My experience is the more shots the better. I followed a guy who only threw overhead. It was painful to see someone go at it so one-dimentionally.
I had a buddy that used to only throw overhand as well. Not only was it painful to watch, it was painful for him to play once he busted his shoulder from throwing overhand all the time..:doh:
The reason some people think FH is not as accurate is because there is this myth out there that FH requires ridiculously overstable plastic.
So you see people throwing these giant sweeping s-curve FH shots that are really susceptible to wind, and get kind of erratic. Those would tend to be hard to control in the wind with BH form too, because you're trying to fight against a disc that is way too overstable, trying to make it go against its natural flight pattern.
There is no reason FH can't be just as accurate as BH. People should just take the same advice given here all the time for learning BH. Go out to the field and practice with slower understable plastic until you can control that, before you work with Bosses and Apes and Monsters. Then you can throw understable plastic FH and get all kinds of beautiful lines including hyzer flip FH drives that finish straight, and gentle anhyzer approaches from bad lies in the left rough.
One big advantage not mentioned here yet: The FH footwork seems a lot less sensitive to slippery tees. This is a big plus for winter play.
I think if youre doing OH throws and it hurts or results in you getting hurt over time, safe to say you are doing it wrong
most people generate more spin BH than FH....so a disc will remain on a truer flight path before fading...essentially a FH throw will typically go faster but spin less out of the hand and a bh will travel slower out of the hand but have more spin....this makes for requiring different types of discs and much different flight paths.
An Anhyzer and a FH do not follow exactly the same flight path and a RHFH and LHBH do not fllow the same path.
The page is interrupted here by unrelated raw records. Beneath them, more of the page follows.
[config.mk]
export PLATFORM = sky130hd
export DESIGN_NAME = clkprog_rx
export DESIGN_NICKNAME = d
export VERILOG_FILES = /design/src/rtl/clkprog_pkg.sv /design/src/rtl/cp_pin_sync.sv /design/src/rtl/cp_watchdog.sv /design/src/rtl/cp_frame_fsm.sv /design/src/rtl/cp_target_regs.sv /design/src/rtl/clkprog_rx.sv
export SDC_FILE = /design/constraint.sdc
export NUM_CORES = 1
export LEC_CHECK = 0
export BUFFER_PORTS_ARGS = -buffer_cell sky130_fd_sc_hd__clkbuf_2
export CAP_MARGIN = 20
export CORE_MARGIN = 10
export CORE_UTILIZATION = 50
export DETAILED_ROUTE_END_ITERATION = 8
export GPL_ROUTABILITY_DRIVEN = 0
export PLACE_DENSITY = 0.77
export SLEW_MARGIN = 10
export SYNTH_ARGS = -nofsm -noshare
export SYNTH_HDL_FRONTEND = slang
export SYNTH_HIERARCHICAL = 1
export SYNTH_SLANG_ARGS = --single-unit
[constraint.sdc]
create_clock -name clk -period 2.9 [get_ports clk]
set_input_delay 0.725 -clock clk [delete_from_list [all_inputs] [get_ports clk]]
set_output_delay 0.725 -clock clk [all_outputs]
set_load 0.005 [all_outputs]
[src/rtl/clkprog_pkg.sv]
package clkprog_pkg;
  localparam int PAY_W  = 21;
  localparam int ADR_W  = 3;
  localparam int N_ADR  = 1 << ADR_W;
  localparam logic [N_ADR-1:0] ADR_VALID = 8'b0101_1111;

  typedef enum logic [1:0] {
    ST_LOCKED = 2'd0,
    ST_SHIFT  = 2'd1,
    ST_FULL   = 2'd2
  } rx_state_e;

  function automatic logic [PAY_W-1:0] reset_value(input int adr);
    case (adr)
      4:       reset_value = PAY_W'(8);
      6:       reset_value = PAY_W'(32);
      default: reset_value = '0;
    endcase
  endfunction
endpackage

[src/rtl/cp_pin_sync.sv]
module cp_pin_sync #(
  parameter int WIDTH  = 2,
  parameter int STAGES = 2
) (
  input  logic             clk,
  input  logic             rst,
  input  logic [WIDTH-1:0] pin_i,
  output logic [WIDTH-1:0] lvl_o,
  output logic [WIDTH-1:0] rise_o,
  output logic [WIDTH-1:0] fall_o
);
  logic [WIDTH-1:0] stage_q [STAGES];
  logic [WIDTH-1:0] prev_q;

  always_ff @(posedge clk) begin
    if (rst) begin
      for (int s = 0; s < STAGES; s++) stage_q[s] <= '1;
      prev_q <= '1;
    end else begin
      stage_q[0] <= pin_i;
      for (int s = 1; s < STAGES; s++) stage_q[s] <= stage_q[s-1];
      prev_q <= stage_q[STAGES-1];
    end
  end

  genvar g;
  generate
    for (g = 0; g < WIDTH; g++) begin : g_edge
      assign lvl_o[g]  = stage_q[STAGES-1][g];
      assign rise_o[g] = stage_q[STAGES-1][g] & ~prev_q[g];
      assign fall_o[g] = ~stage_q[STAGES-1][g] & prev_q[g];
    end
  endgenerate
endmodule

[src/rtl/cp_watchdog.sv]
module cp_watchdog #(
  parameter int LIMIT = 500000
) (
  input  logic clk,
  input  logic rst,
  input  logic active_i,
  input  logic kick_i,
  output logic expire_o
);
  localparam int CW = $clog2(LIMIT + 1);
  localparam logic [CW-1:0] LIM = CW'(LIMIT);

  logic [CW-1:0] cnt_q;

  always_ff @(posedge clk) begin
    if (rst || kick_i || !active_i) cnt_q <= '0;
    else if (cnt_q != LIM)           cnt_q <= cnt_q + 1'b1;
  end

  assign expire_o = active_i && (cnt_q == LIM);

  AST_WD_BOUND: assert property (@(posedge clk) disable iff (rst)
    cnt_q <= LIM) else $error("watchdog count past limit");
endmodule

[src/rtl/cp_frame_fsm.sv]
module cp_frame_fsm
  import clkprog_pkg::*;
#(
  parameter int DATA_W  = PAY_W,
  parameter int ADDR_W  = ADR_W,
  parameter int PRE_MIN = 5
) (
  input  logic                     clk,
  input  logic                     rst,
  input  logic                     pd_i,
  input  logic                     wd_exp_i,
  input  logic                     ck_rise_i,
  input  logic                     ck_fall_i,
  input  logic                     dt_i,
  output logic                     active_o,
  output logic                     ld_fire_o,
  output logic                     err_fire_o,
  output logic [DATA_W+ADDR_W-1:0] word_o
);
  localparam int WORD_W = DATA_W + ADDR_W;
  localparam int CNT_W  = $clog2(WORD_W + 1);
  localparam int PRE_W  = $clog2(PRE_MIN + 1);
  localparam logic [CNT_W-1:0] LAST_BIT = CNT_W'(WORD_W - 1);
  localparam logic [PRE_W-1:0] PRE_SAT  = PRE_W'(PRE_MIN);

  rx_state_e         state_q;
  logic [PRE_W-1:0]  pre_q;
  logic [CNT_W-1:0]  bit_q;
  logic [WORD_W-1:0] sreg_q;
  logic              comp_q;
  logic              fall_seen_q;
  logic              blocked;
  logic              shift_bad;
  logic              full_bad;

  assign blocked    = pd_i || wd_exp_i;
  assign shift_bad  = (state_q == ST_SHIFT) && ck_rise_i && (!fall_seen_q || comp_q == dt_i);
  assign full_bad   = (state_q == ST_FULL) &&
                      ((ck_fall_i && !dt_i) || (ck_rise_i && !(fall_seen_q && dt_i)));
  assign err_fire_o = !blocked && (shift_bad || full_bad);
  assign ld_fire_o  = !blocked && (state_q == ST_FULL) && ck_rise_i && fall_seen_q && dt_i;
  assign active_o   = (state_q != ST_LOCKED) || (pre_q != '0);
  assign word_o     = sreg_q;

  always_ff @(posedge clk) begin
    if (rst) begin
      state_q     <= ST_LOCKED;
      pre_q       <= '0;
      bit_q       <= '0;
      sreg_q      <= '0;
      comp_q      <= 1'b0;
      fall_seen_q <= 1'b0;
    end else if (blocked || err_fire_o || ld_fire_o) begin
      state_q     <= ST_LOCKED;
      pre_q       <= '0;
      fall_seen_q <= 1'b0;
    end else begin
      case (state_q)
        ST_LOCKED: begin
          if (ck_rise_i) begin
            if (dt_i) begin
              if (pre_q != PRE_SAT) pre_q <= pre_q + 1'b1;
            end else if (pre_q == PRE_SAT) begin
              state_q     <= ST_SHIFT;
              bit_q       <= '0;
              fall_seen_q <= 1'b0;
              pre_q       <= '0;
            end else begin
              pre_q <= '0;
            end
          end
        end
        ST_SHIFT: begin
          if (ck_fall_i) begin
            comp_q      <= dt_i;
            fall_seen_q <= 1'b1;
          end else if (ck_rise_i) begin
            sreg_q      <= {dt_i, sreg_q[WORD_W-1:1]};
            bit_q       <= bit_q + 1'b1;
            fall_seen_q <= 1'b0;
            if (bit_q == LAST_BIT) state_q <= ST_FULL;
          end
        end
        ST_FULL: begin
          if (ck_fall_i) fall_seen_q <= 1'b1;
        end
        default: state_q <= ST_LOCKED;
      endcase
    end
  end

  AST_BITCNT_RANGE: assert property (@(posedge clk) disable iff (rst)
    bit_q <= CNT_W'(WORD_W)) else $error("bit counter beyond word");
  AST_TIMEOUT_RELOCK: assert property (@(posedge clk) disable iff (rst)
    wd_exp_i |=> (state_q == ST_LOCKED) && (pre_q == '0)) else $error("no relock on timeout");
  AST_PD_LOCKED: assert property (@(posedge clk) disable iff (rst)
    pd_i |=> state_q == ST_LOCKED) else $error("unlocked during power-down");
endmodule

[src/rtl/cp_target_regs.sv]
module cp_target_regs
  import clkprog_pkg::*;
#(
  parameter int DATA_W = PAY_W,
  parameter int NADR   = N_ADR,
  parameter logic [NADR-1:0] VALID = ADR_VALID
) (
  input  logic              clk,
  input  logic              rst,
  input  logic [NADR-1:0]   we_i,
  input  logic [DATA_W-1:0] wdata_i,
  output logic [DATA_W-1:0] regs_o [NADR]
);
  genvar k;
  generate
    for (k = 0; k < NADR; k++) begin : g_reg
      if (VALID[k]) begin : g_live
        logic [DATA_W-1:0] r_q;
        always_ff @(posedge clk) begin
          if (rst)        r_q <= DATA_W'(reset_value(k));
          else if (we_i[k]) r_q <= wdata_i;
        end
        assign regs_o[k] = r_q;

        AST_REG_UPDATE: assert property (@(posedge clk) disable iff (rst)
          we_i[k] |=> r_q == $past(wdata_i)) else $error("register missed write");
      end else begin : g_hole
        assign regs_o[k] = '0;
      end
    end
  endgenerate
endmodule

[src/rtl/clkprog_rx.sv]
module clkprog_rx
  import clkprog_pkg::*;
#(
  parameter int WD_CYCLES = 500000,
  parameter int PRE_MIN   = 5,
  parameter int SYNC_FF   = 2
) (
  input  logic             clk,
  input  logic             rst,
  input  logic             pwr_down_i,
  input  logic             ser_ck_i,
  input  logic             ser_dt_i,
  output logic [N_ADR-1:0] wr_stb_o,
  output logic [ADR_W-1:0] wr_addr_o,
  output logic [PAY_W-1:0] wr_data_o,
  output logic             err_o,
  output logic [PAY_W-1:0] vid0_o,
  output logic [PAY_W-1:0] vid1_o,
  output logic [PAY_W-1:0] vid2_o,
  output logic [PAY_W-1:0] mem_o,
  output logic [PAY_W-1:0] pdiv_o,
  output logic [PAY_W-1:0] ctrl_o
);
  localparam int WORD_W = PAY_W + ADR_W;

  logic [1:0]        lvl, rise, fall;
  logic              active, wd_exp, ld_fire, err_fire;
  logic [WORD_W-1:0] word;
  logic [ADR_W-1:0]  ld_adr;
  logic              adr_ok;
  logic [N_ADR-1:0]  dec;
  logic [PAY_W-1:0]  regs [N_ADR];

  cp_pin_sync #(.WIDTH(2), .STAGES(SYNC_FF)) i_sync (
    .clk(clk), .rst(rst), .pin_i({ser_dt_i, ser_ck_i}),
    .lvl_o(lvl), .rise_o(rise), .fall_o(fall)
  );

  cp_watchdog #(.LIMIT(WD_CYCLES)) i_wd (
    .clk(clk), .rst(rst), .active_i(active),
    .kick_i(|(rise | fall)), .expire_o(wd_exp)
  );

  cp_frame_fsm #(.DATA_W(PAY_W), .ADDR_W(ADR_W), .PRE_MIN(PRE_MIN)) i_fsm (
    .clk(clk), .rst(rst), .pd_i(pwr_down_i), .wd_exp_i(wd_exp),
    .ck_rise_i(rise[0]), .ck_fall_i(fall[0]), .dt_i(lvl[1]),
    .active_o(active), .ld_fire_o(ld_fire), .err_fire_o(err_fire), .word_o(word)
  );

  assign ld_adr = word[WORD_W-1 -: ADR_W];
  assign adr_ok = ADR_VALID[ld_adr];

  genvar g;
  generate
    for (g = 0; g < N_ADR; g++) begin : g_dec
      assign dec[g] = ADR_VALID[g] && (ld_adr == ADR_W'(g));
    end
  endgenerate

  always_ff @(posedge clk) begin
    if (rst) begin
      wr_stb_o  <= '0;
      wr_addr_o <= '0;
      wr_data_o <= '0;
      err_o     <= 1'b0;
    end else begin
      wr_stb_o <= ld_fire ? dec : '0;
      err_o    <= err_fire || (ld_fire && !adr_ok);
      if (ld_fire) begin
        wr_addr_o <= ld_adr;
        wr_data_o <= word[PAY_W-1:0];
      end
    end
  end

  cp_target_regs #(.DATA_W(PAY_W), .NADR(N_ADR), .VALID(ADR_VALID)) i_regs (
    .clk(clk), .rst(rst), .we_i(wr_stb_o), .wdata_i(wr_data_o), .regs_o(regs)
  );

  assign vid0_o = regs[0];
  assign vid1_o = regs[1];
  assign vid2_o = regs[2];
  assign mem_o  = regs[3];
  assign pdiv_o = regs[4];
  assign ctrl_o = regs[6];

  AST_STB_ONEHOT: assert property (@(posedge clk) disable iff (rst)
    $onehot0(wr_stb_o)) else $error("strobe not one-hot");
  AST_ERR_NO_STB: assert property (@(posedge clk) disable iff (rst)
    !(err_o && (wr_stb_o != '0))) else $error("error with strobe");
  AST_PD_NO_WRITE: assert property (@(posedge clk) disable iff (rst)
    pwr_down_i |=> wr_stb_o == '0) else $error("write during power-down");
endmodule

# Word-level counts from Yosys, hierarchy flattened

Memories as Yosys holds them, arrays and structs flattened. A register that Yosys moved wholly into a read port is not among the register bits.
Index checks and enable logic that the tools add are counted.

Register bits after elaboration: 216
Latch bits: 0
Bits in writable memories: 4
Memory bits (read-only): 8
Bits of input ports: 5
Memories: 2

$add $sub $neg: 3
Multipliers: 0
Div/mod/pow operators: 0
Order comparisons: 1
Eq/ne operators: 22
Shifts and indexed selects: 0
Muxes and demuxes: 30
Bitwise gates (word level): 15
Reduce and logical (&&, ||, !) cells: 44

Memories:

| memory          | depth | bits a word | rd ports | clocked after memory_dff | write ports | RTL line          | text |
|---|---|---|---|---|---|---|---|
| (no name shown) | 8     | 1           | 1        | 1                        | 0           | clkprog_rx.sv:51  | `assign adr_ok = ADR_VALID[ld_adr];` |
| i_sync.stage_q  | 2     | 2           | 2        | 0                        | 2           | cp_pin_sync.sv:12 | `logic [WIDTH-1:0] stage_q [STAGES];` |

Operators by type and width:

| kind                    | count |
|---|---|
| $mux W5                 | 5 |
| $add A19 B1 Y19 const B | 1 |
| $eq A19 B19 Y1 const B  | 1 |
| $ne A19 B19 Y1 const B  | 1 |
| $mux W2                 | 8 |
| $reduce_and A7 Y1       | 2 |
| $logic_and A1 B1 Y1     | 13 |
| $mux W3                 | 4 |
| $logic_or A1 B1 Y1      | 10 |
| $mux W1                 | 10 |
| $ne A2 B1 Y1 const B    | 5 |
| $pmux W5 S2             | 1 |
| $eq A3 B3 Y1 const B    | 3 |
| $not A1 Y1              | 8 |
| $eq A3 B2 Y1 const B    | 2 |
| $logic_not A1 Y1        | 6 |
| $ne A2 B2 Y1 const B    | 3 |
| $pmux W2 S3             | 1 |
| $reduce_and A3 Y1       | 2 |
| $reduce_and A6 Y1       | 1 |
| $reduce_bool A3 Y1      | 2 |
| $reduce_or A2 Y1        | 3 |
| $add A5 B1 Y5 const B   | 1 |
| $eq A5 B5 Y1 const B    | 1 |
| other kinds (16)        | 21 |

# Longest topological paths before layout

Gate-level depths: netlist (run 1).

Word-level depth: 14
Depth in mapped cells: 12

# By module

The synthesis (run 1) kept the hierarchy.

By module, submodules not included:

| module         | times used | cells each | area each (µm²) | sequential area each (µm²) |
|---|---|---|---|---|
| cp_target_regs | 1          | 453        | 4971.0          | 2522.4 |
| cp_frame_fsm   | 1          | 191        | 1788.0          | 720.7 |
| clkprog_rx     | 1          | 100        | 1099.8          | 620.6 |
| cp_watchdog    | 1          | 107        | 932.1           | 380.4 |
| cp_pin_sync    | 1          | 18         | 197.7           | 120.1 |

# Worst setup path after synthesis (run 1)

OpenSTA, ideal clock, no wires.

Path kind: reg-to-reg
From: register i_wd.cnt_q[8]
To: register i_fsm.bit_q[0]
Library setup time: 0.114 ns
Data arrival time: 2.296 ns
Data required time: 2.786 ns
Setup slack: 0.490 ns
Stages on the path, launching flop included: 11
Path buffers: 1
Path through: dfxtp_1 inv_2 or4_4 nor4_4 and2_1 nor2_1 and2_1 and4_1 buf_2 and2_1 a21o_1

Word-level cells in the longest chain between the ends: 11

RTL lines:

| element                           | RTL line                               | text |
|---|---|---|
| from (decl)                       | cp_watchdog.sv:13                      | `logic [CW-1:0] cnt_q;` |
| from (signal assigned)            | cp_watchdog.sv:17                      | `else if (cnt_q != LIM) cnt_q <= cnt_q + 1'b1;` |
| $eq A19 B19 Y1 *                  | cp_watchdog.sv:20                      | `assign expire_o = active_i && (cnt_q == LIM);` |
| $logic_and A1 B1 Y1 *             | cp_watchdog.sv:20                      |  |
| net wd_exp                        | clkprog_rx.sv:27                       | `logic active, wd_exp, ld_fire, err_fire;` |
| $logic_or A1 B1 Y1 *              | cp_frame_fsm.sv:36                     | `assign blocked = pd_i \|\| wd_exp_i;` |
| $logic_not A1 Y1                  | cp_frame_fsm.sv:40, cp_frame_fsm.sv:41 |  |
| $logic_and A1 B1 Y1 (4 in series) | cp_frame_fsm.sv:41                     | `assign ld_fire_o = !blocked && (state_q == ST_FULL) && ck_rise_i && fall_seen_q && dt_i;` |
| $logic_or A1 B1 Y1 *              | cp_frame_fsm.sv:53                     | `end else if (blocked \|\| err_fire_o \|\| ld_fire_o) begin` |
| $not A1 Y1 (no line) *            | --                                     |  |
| $reduce_and A7 Y1 (no line) *     | --                                     |  |
| to (signal assigned)              | cp_frame_fsm.sv:79                     | `bit_q <= bit_q + 1'b1;` |
| to (decl)                         | cp_frame_fsm.sv:28                     | `logic [CNT_W-1:0] bit_q;` |

Mark *: on every way through the listed nets, which the timed path passes. The rest lies on a longest branch.
A chain may end at the register's enable or synchronous reset.

# Worst setup path after layout (run 1)

From: register i_wd.cnt_q[0]
To: register wr_data_o[7]

Word-level cells in the longest chain between the ends: 8

RTL lines:

| element                           | RTL line           | text |
|---|---|---|
| $eq A19 B19 Y1                    | cp_watchdog.sv:20  |  |
| $logic_and A1 B1 Y1               | cp_watchdog.sv:20  |  |
| net wd_exp                        | clkprog_rx.sv:27   |  |
| $logic_or A1 B1 Y1                | cp_frame_fsm.sv:36 |  |
| $logic_not A1 Y1                  | cp_frame_fsm.sv:41 |  |
| $logic_and A1 B1 Y1 (4 in series) | cp_frame_fsm.sv:41 |  |
| net ld_fire                       | clkprog_rx.sv:27   |  |
| to (signal assigned)              | clkprog_rx.sv:71   | `wr_data_o <= word[PAY_W-1:0];` |
| to (decl)                         | clkprog_rx.sv:15   | `output logic [PAY_W-1:0] wr_data_o,` |

The timed path passes the listed nets, and every way through them passes these cells.

==> results.py, run 1 <==
metrics = {
    "setup_path": {
        "crit_type": "flop to flop",
        "reg2reg_slack_ns": 0.45,
        "r2r-end": "wr_data_o[7]",
        "crit_path_end_kind": "flop",
        "rr_startpoint": "i_wd/cnt_q[0]",
        "cp-start-kind": "flop",
        "reg2reg_depth": 10,
        "arrival_ns": 2.80,
        "path_max_fanout": 14,
        "required_ns": 3.25,
    },
    "floorplanning": {
        "start_util": 0.506,
        "die_w_um": 152,
        "std_cell_rows": 48,
        "die_y_um": 152,
        "core_area_um2": 17100,
        "pin_count": 164,
        "dieArea_um2": 23000,
    },
    "synth": {
        "avgSynthCellArea_um2": 10.5,
        "syn-instance-count": 825,
        "synth_warnings": 6,
        "synth.cell_area_um2": 8660,
    },
    "route": {
        "drt_iter0_markers": 331,
        "post-route-drc-count": 0,
        "wire_per_inst_um": 16.4,
        "viasPerCell": 5.11,
        "routed_wl_um": 20100,
        "drtPass1Iterations": 5,
        "vias": 6250,
        "drt.antenna.violating_nets": 0,
    },
    "global_routing": {
        "grt_usage": 0.165,
        "grt_pass1_wl_um": 31400,
        "grt_max_degree": 115,
        "grt_pass1_vias": 6002,
        "overflow": 0,
        "antenna_found_initial": 0,
    },
    "timing": {
        "final_hold_viol_count": 0,
        "slew_headroom": 0.584,
        "worst-slew-pin-transition_ns": 0.625,
        "drv_slew": 0,
        "skew_ns": 0.0240,
        "fin_crit_sh": 0.845,
        "postLayoutSetupSlackWorst_ns": 0.451,
        "rsz0062_at_grt": "no",
        "setup_viol": 0,
        "min_period_ns": 2.45,
        "setup-tns-final_ns": 0,
        "fmax_mhz": 408,
    },
    "job": {
        "cap_viol_max_count": 0,
    },
    "clock_tree": {
        "insertion_delay_ns": 0.50,
        "numCtsBuffers": 23,
        "cts_root_buffer": "clkbuf_16",
        "post_cts_buffers": 0,
        "clock_sinks": 218,
        "htreeDepth": 1,
        "ctsHoldBuffers": 0,
        "cts_resized": 0,
        "cts_tree": "built",
        "cts_max_path_buffers": 3,
        "clk_pin_slew_ns": 0.06,
    },
    "final_layout": {
        "nets": 997,
        "drive_gt1_frac": 0.239,
        "diodes": 0,
        "synthToLayoutAreaGrowth_pct": 18.1,
    },
    "outcome": {
        "status": "finished, final reports clean",
    },
    "worst_hold_path": {
        "min-delay-start": "ser_dt_i",
        "holdPathStages": 2,
        "whs_endpoint": "i_sync/stage_q[0][1]",
        "worstHoldPathType": "input port to flop",
    },
    "placement": {
        "hpwl_um": 13700,
        "place_ws_ns": 0.137,
        "portBuffers": 161,
    },
    "pwr": {
        "peakVddDrop_v": 0.000410,
        "p_per_area_nw_per_um2": 604,
        "power_leakage_nw": 3.91,
    },
}
## worst max-delay path by stage
stage,end,slack [ns],start
after CTS,wr_data_o[7],0.06,i_wd/cnt_q[0]
after global placement,wr_data_o[4],0.20,i_wd/cnt_q[0]
after detailed placement,wr_data_o[2],0.14,i_wd/cnt_q[0]
after floorplan,i_fsm/bit_q[0],0.49,i_wd/cnt_q[8]
final,wr_data_o[7],0.45,i_wd/cnt_q[0]
after global routing,wr_data_o[3],0.28,i_wd/cnt_q[0]
## critical path, stage by stage, from the launching register on
cell and delay [ns]:
dfxtp_1 0.32, inv_1 0.05, ha_1 0.18, or4b_1 0.20, nor4_4 0.05, and2_1 0.17, nor3_2 0.44, buf_4 0.29
buf_4 0.28, mux2i_1 0.24, nor2_1 0.06
## registers in the layout, summed over array words and instances, names as in the netlist
signal	flops
i_regs/g.g_live.r_q	126
i_fsm/word_o	24
wr_data_o	21
i_wd/cnt_q	19
wr_stb_o	6
i_fsm/bit_q	5
i_sync/stage_q	4
i_fsm/pre_q	3
wr_addr_o	3
i_fsm/state_q	2
i_sync/prev_q	2
err_o	1
i_fsm/comp_q	1
i_fsm/fall_seen_q	1
## layout by cell type (no fill, tap or decap), types with 3 or more instances in the layout
cell and instances:
xnor2_1 8, nand4b_1 4, a31oi_1 3, clkbuf_8 4
clkbuf_2 160, nand3b_1 6, and4_1 3, o21ai_0 8
nand4_1 6, inv_1 8, clkbuf_16 23, dfxtp_1 218
and2_1 6, nor4_1 6, nor3_1 6, nand2_1 19
mux2i_1 177, nand3_1 9, buf_4 24, or2_1 6
nor2_1 198, clkinvlp_4 3, nor2b_1 9, nand2b_1 6
ha_1 10, nor4b_1 3, bufinv_16 4, clkinv_2 3
a21oi_1 13, xor2_1 4
## stage by stage
step           hold WS (ns)  cells  power [mW]   util  cell area, µm²
2_1_floorplan         0.383    826        3.13      -            8670
3_3_place_gp          0.389   1181        3.14  0.549            9400
3_5_place_dp          0.393   1181        3.14  0.549            9400
4_1_cts               0.381   1223        6.22  0.597           10200
5_1_grt               0.396   1224        6.35  0.597           10200
6_report              0.394   1224        6.18  0.597           10200
## layout make-up
cell class                      count  area (µm²)
Tap cell                          225         282
Clock inverter                     13         184
Clock buffer                       29         638
Sequential cell                   218        4360
Fill cell                        1420        6890
Multi-Input combinational cell    544        3710
Inverter                            9        33.8
Timing Repair Buffer              186        1010
## layer usage
layer | GRT usage | vias to the layer above | wire length, µm | part of all wire
met2 | 0.290 | 140 | 9660 | 0.48
met4 | 0.0367 | 0 | 227 | 0.011
met1 | 0.208 | 2985 | 8830 | 0.44
met5 | 0 | - | 0 | 0
li1 | - | 3103 | - | -
met3 | 0.0264 | 22 | 1400 | 0.070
I agree with your premise but just wanted to point out that FH is not the mirror image of BH
Due to the over availibility of High Speed drivers at local retailers (at least in TX) most "noobs" have discs that are too fast or overstable for them and cannot throw them BH. In my experience I can throw these much easier FH because of arm speed but it is much harder to throw a putter or midrange this way (at least with the same arm speed). I mean when I was new and had to choose between a leopard or a Boss i would choose the Boss because I was expecting pro distance but I can actually chunk the leopard farther because my BH is much slower than my FH.......for now.